Karl Rove: Rick Perry "toxic" on Social Security
Republican strategist Karl Rove says Texas Gov. Rick Perry's controversial take on Social Security will prove "toxic" in the 2012 election - and finding a way to "deal with these things" will be his biggest challenge in the race for the Republican nomination.
Rove, a longtime adviser to former president George W. Bush, told ABC News' George Stephanopoulos Wednesday that Perry would need to come up with a more adequate response to a series of unusual - and by many counts, extreme - statements he made in his 2010 book "Fed Up!"
In the book, Perry blasted Social Security as a "ponzi scheme" and questioned the merits of the 16th and 17th Amendments.
"You know how much trouble that can be for a Republican candidate in a general election," Stephanopoulos asked Rove, "so how does he handle it and must he disavow some of these statements in the book?"
Rove said the Perry camp's defense of the statements had thus far been "inadequate" to quell further trouble later down the road.
"What they've done thus far is, I think, inadequate. Which is to basically say, 'look, we didn't write the book with the presidential campaign in mind,'" Rove said. "Well, okay, fine. But they are going to have to find a way to deal with these things."

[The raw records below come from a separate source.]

This design comes from an exercise in tuning for small area on the open sky130 flow, not from production work. Only simulation tests tie the RTL to the original design; equivalence was not proved. Power figures rest on the tool's default switching activity, not on a simulated workload.

==> flow/design.v <==
module note2dds_1st_gen(
input wire CLK,
input wire RESET,
input wire [7:0] NOTE,
output wire [31:0] ADDER,
output wire ROUND
);
reg [3:0] K;
reg [3:0] S;
wire [5:0] m = NOTE[7:2];
reg [3:0] k_n;
always @(*) begin
  case (m)
    6'd0, 6'd1, 6'd2: k_n = 4'd13;
    6'd3, 6'd4, 6'd5: k_n = 4'd12;
    6'd6, 6'd7, 6'd8: k_n = 4'd11;
    6'd9, 6'd10, 6'd11: k_n = 4'd10;
    6'd12, 6'd13, 6'd14: k_n = 4'd9;
    6'd15, 6'd16, 6'd17: k_n = 4'd8;
    6'd18, 6'd19, 6'd20: k_n = 4'd7;
    6'd21, 6'd22, 6'd23: k_n = 4'd6;
    6'd24, 6'd25, 6'd26: k_n = 4'd5;
    6'd27, 6'd28, 6'd29: k_n = 4'd4;
    6'd30, 6'd31, 6'd32: k_n = 4'd3;
    6'd33, 6'd34, 6'd35: k_n = 4'd2;
    6'd36, 6'd37, 6'd38: k_n = 4'd1;
    default: k_n = 4'd0;
  endcase
end
wire [1:0] r_n = m % 3;
wire valid = NOTE < 8'd168;
always @(posedge CLK or posedge RESET) begin
  if (RESET)
    S[3:2] <= 2'b11;
  else if (valid)
    S[3:2] <= r_n;
end
always @(posedge CLK) begin
  if (valid) begin
    K <= k_n;
    S[1:0] <= NOTE[1:0];
  end
end
reg [24:0] B;
always @(*) begin
  case (S)
    4'd0: B = 25'd11506414;
    4'd1: B = 25'd12190621;
    4'd2: B = 25'd12915513;
    4'd3: B = 25'd13683509;
    4'd4: B = 25'd14497173;
    4'd5: B = 25'd15359220;
    4'd6: B = 25'd16272526;
    4'd7: B = 25'd17240141;
    4'd8: B = 25'd18265293;
    4'd9: B = 25'd19351404;
    4'd10: B = 25'd20502099;
    4'd11: B = 25'd21721217;
    default: B = 25'd0;
  endcase
end
wire [24:0] c0 = K[0] ? (B >> 1) : B;
wire [24:0] c1 = K[1] ? (c0 >> 2) : c0;
wire [24:0] c2 = K[2] ? (c1 >> 4) : c1;
wire [24:0] c3 = K[3] ? (c2 >> 8) : c2;
wire [24:0] C = c3;
assign ADDER = {8'd0, C[24:1]};
assign ROUND = C[0];
endmodule
This design comes from an exercise in tuning for small area, a short achievable clock period and few clock cycles on the open sky130 flow, not from production work. Only simulation tests tie the RTL to the original design; equivalence was not proved. Power is estimated from default activity; no workload was simulated.

==> flow/design.v (outline; a module is shown in full before it is edited, if it fits) <==
// module booth: 2994 lines
// module booth_mul: 19 lines
module booth_mul (
    input             CLK ,
    input             RSTn ,
    input      [23:0] m1 ,
    input      [23:0] m2 ,
    input             BREQ ,
    output     [47:0] res ,
    output            BACK
);
  // ...
==> flow/run.sh <==
#!/bin/bash
# synth_recipe.tcl (not shown) runs the flow's synth.tcl, then flattens the netlist and writes it again
# the make line also repeats each setting of config.mk as NAME=value (left out here)
make -C /OpenROAD-flow-scripts/flow DESIGN_CONFIG=/design/flow/config.mk WORK_HOME=/design/flow/orfs CLKGATE_MAP_FILE= SYNTH_SCRIPT=/design/flow/synth_recipe.tcl finish
==> flow/config.mk <==
export PLATFORM = sky130hd
export DESIGN_NAME = booth_mul
export DESIGN_NICKNAME = booth_mul
export VERILOG_FILES = /design/flow/design.v
export SDC_FILE = /design/flow/constraint.sdc
export NUM_CORES = 4
export LEC_CHECK = 0
export ABC_AREA = 1
export CAP_MARGIN = 20
export CORE_MARGIN = 2
export CORE_UTILIZATION = 55
export SETUP_SLACK_MARGIN = 1.5
export SLEW_MARGIN = 20
==> flow/constraint.sdc <==
create_clock -name core_clock -period 6.0 [get_ports {CLK}]
set_input_delay 1.2000 -clock core_clock [delete_from_list [all_inputs] [get_ports {CLK}]]
set_output_delay 1.2000 -clock core_clock [all_outputs]
set_load 0.01 [all_outputs]
==> impl_metrics.yaml, run 1 <==
status:
  outcome: "complete, no violations"
final_layout:
  final_nets: 2751
  syn_to_final_growth_pct: 12.4
  drive_gt1_frac: 0.126
  multi_input_area_um2: 13400
  seq_area_um2: 2200
  seq_cells: 110
  fin_area_um2: 20400
hold_path:
  min_path_type: "primary input to register"
  holdPathEnd: "u_booth.busy$_DFF_P_"
sta:
  fmax_mhz: 222
  min_period_ns: 4.50
  maxSlewViolCount: 0
  relSlewSlack: 0.415
pwr:
  p_clk_w: 0.000567
  sw_frac_of_total: 0.531
clock_network:
  numCtsBuffers: 9
  post-cts-setup-buffer-count: 3
  cts_tree: "done"
  cts-resized-gates: 39
  htreeDepth: 3
synth:
  synthSimpleGateAreaFrac: 0.138
  synth_edf_count: 0
  yosys-mux-area-fraction: 0
  seq_area_frac_synth: 0.121
  synth_top_family_by_area: "adder cells"
  syn_area_um2: 18100
  syn_inst: 2331
  synth_common_cells: "456 x inv_1, 425 x nand2_1, 312 x xor2_1"
global_routing:
  top_usage_layer: "met2"
  grtUsageMet3: 0.0867
critical_path:
  crit_chain: "clkdlybuf4s15_1 > buf_6 > inv_6 > nand2_1 > o21ai_2 > buf_4 > o22ai_1 > xor2_1 > fa_1 > fa_1 > inv_1 > fa_1 > inv_1 > fa_1"
  cp_num_cells: 14
  cp-start-kind: "primary input"
  worst-path-buf-inv: 6
  slowest_delay_ns: 0.48
  worstPathRequired_ns: 6.21
drt:
  wire_per_inst_um: 20.9
  drc: 0
floorplan:
  die_h_um: 186
  dieWidth_um: 186
Testbench counts, summed over its fixed seeds: cycles 32,000.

"Because, as you say, they are toxic in a general election environment and they are also toxic in a Republican primary," he continued. "If you say Social Security is a failure and ought to be replaced by a state-level program, then people are going to say: 'What do you mean by that?' and make a judgment based on your answer to it."
Perry had initially tiptoed away from his comments on Social Security, but has recently reiterated the claim that the program is a "Ponzi scheme" - as well as a "monstrous lie."
"We need to have a conversation with Ameica, just like we're having right here today, and admit that t is a Ponzi scheme for these young people," Perry said, of Social Security, in remarks captured on video by ThinkProgress on August 28th. "The idea that they're working and paying into Social Security today, that the current program, it's going to be there for them, is a lie," Perry said. "It is a monstrous lie on this generation, and we can't do that to them."
According to Rove, Perry's comments will be "his greatest challenge" in the elction.
"Each candidate has strengths," he said. "Each candidate also has challenges. This, for Governor Perry, is his challenge. Now he's got some formidable strengths. But this is his biggest challenge."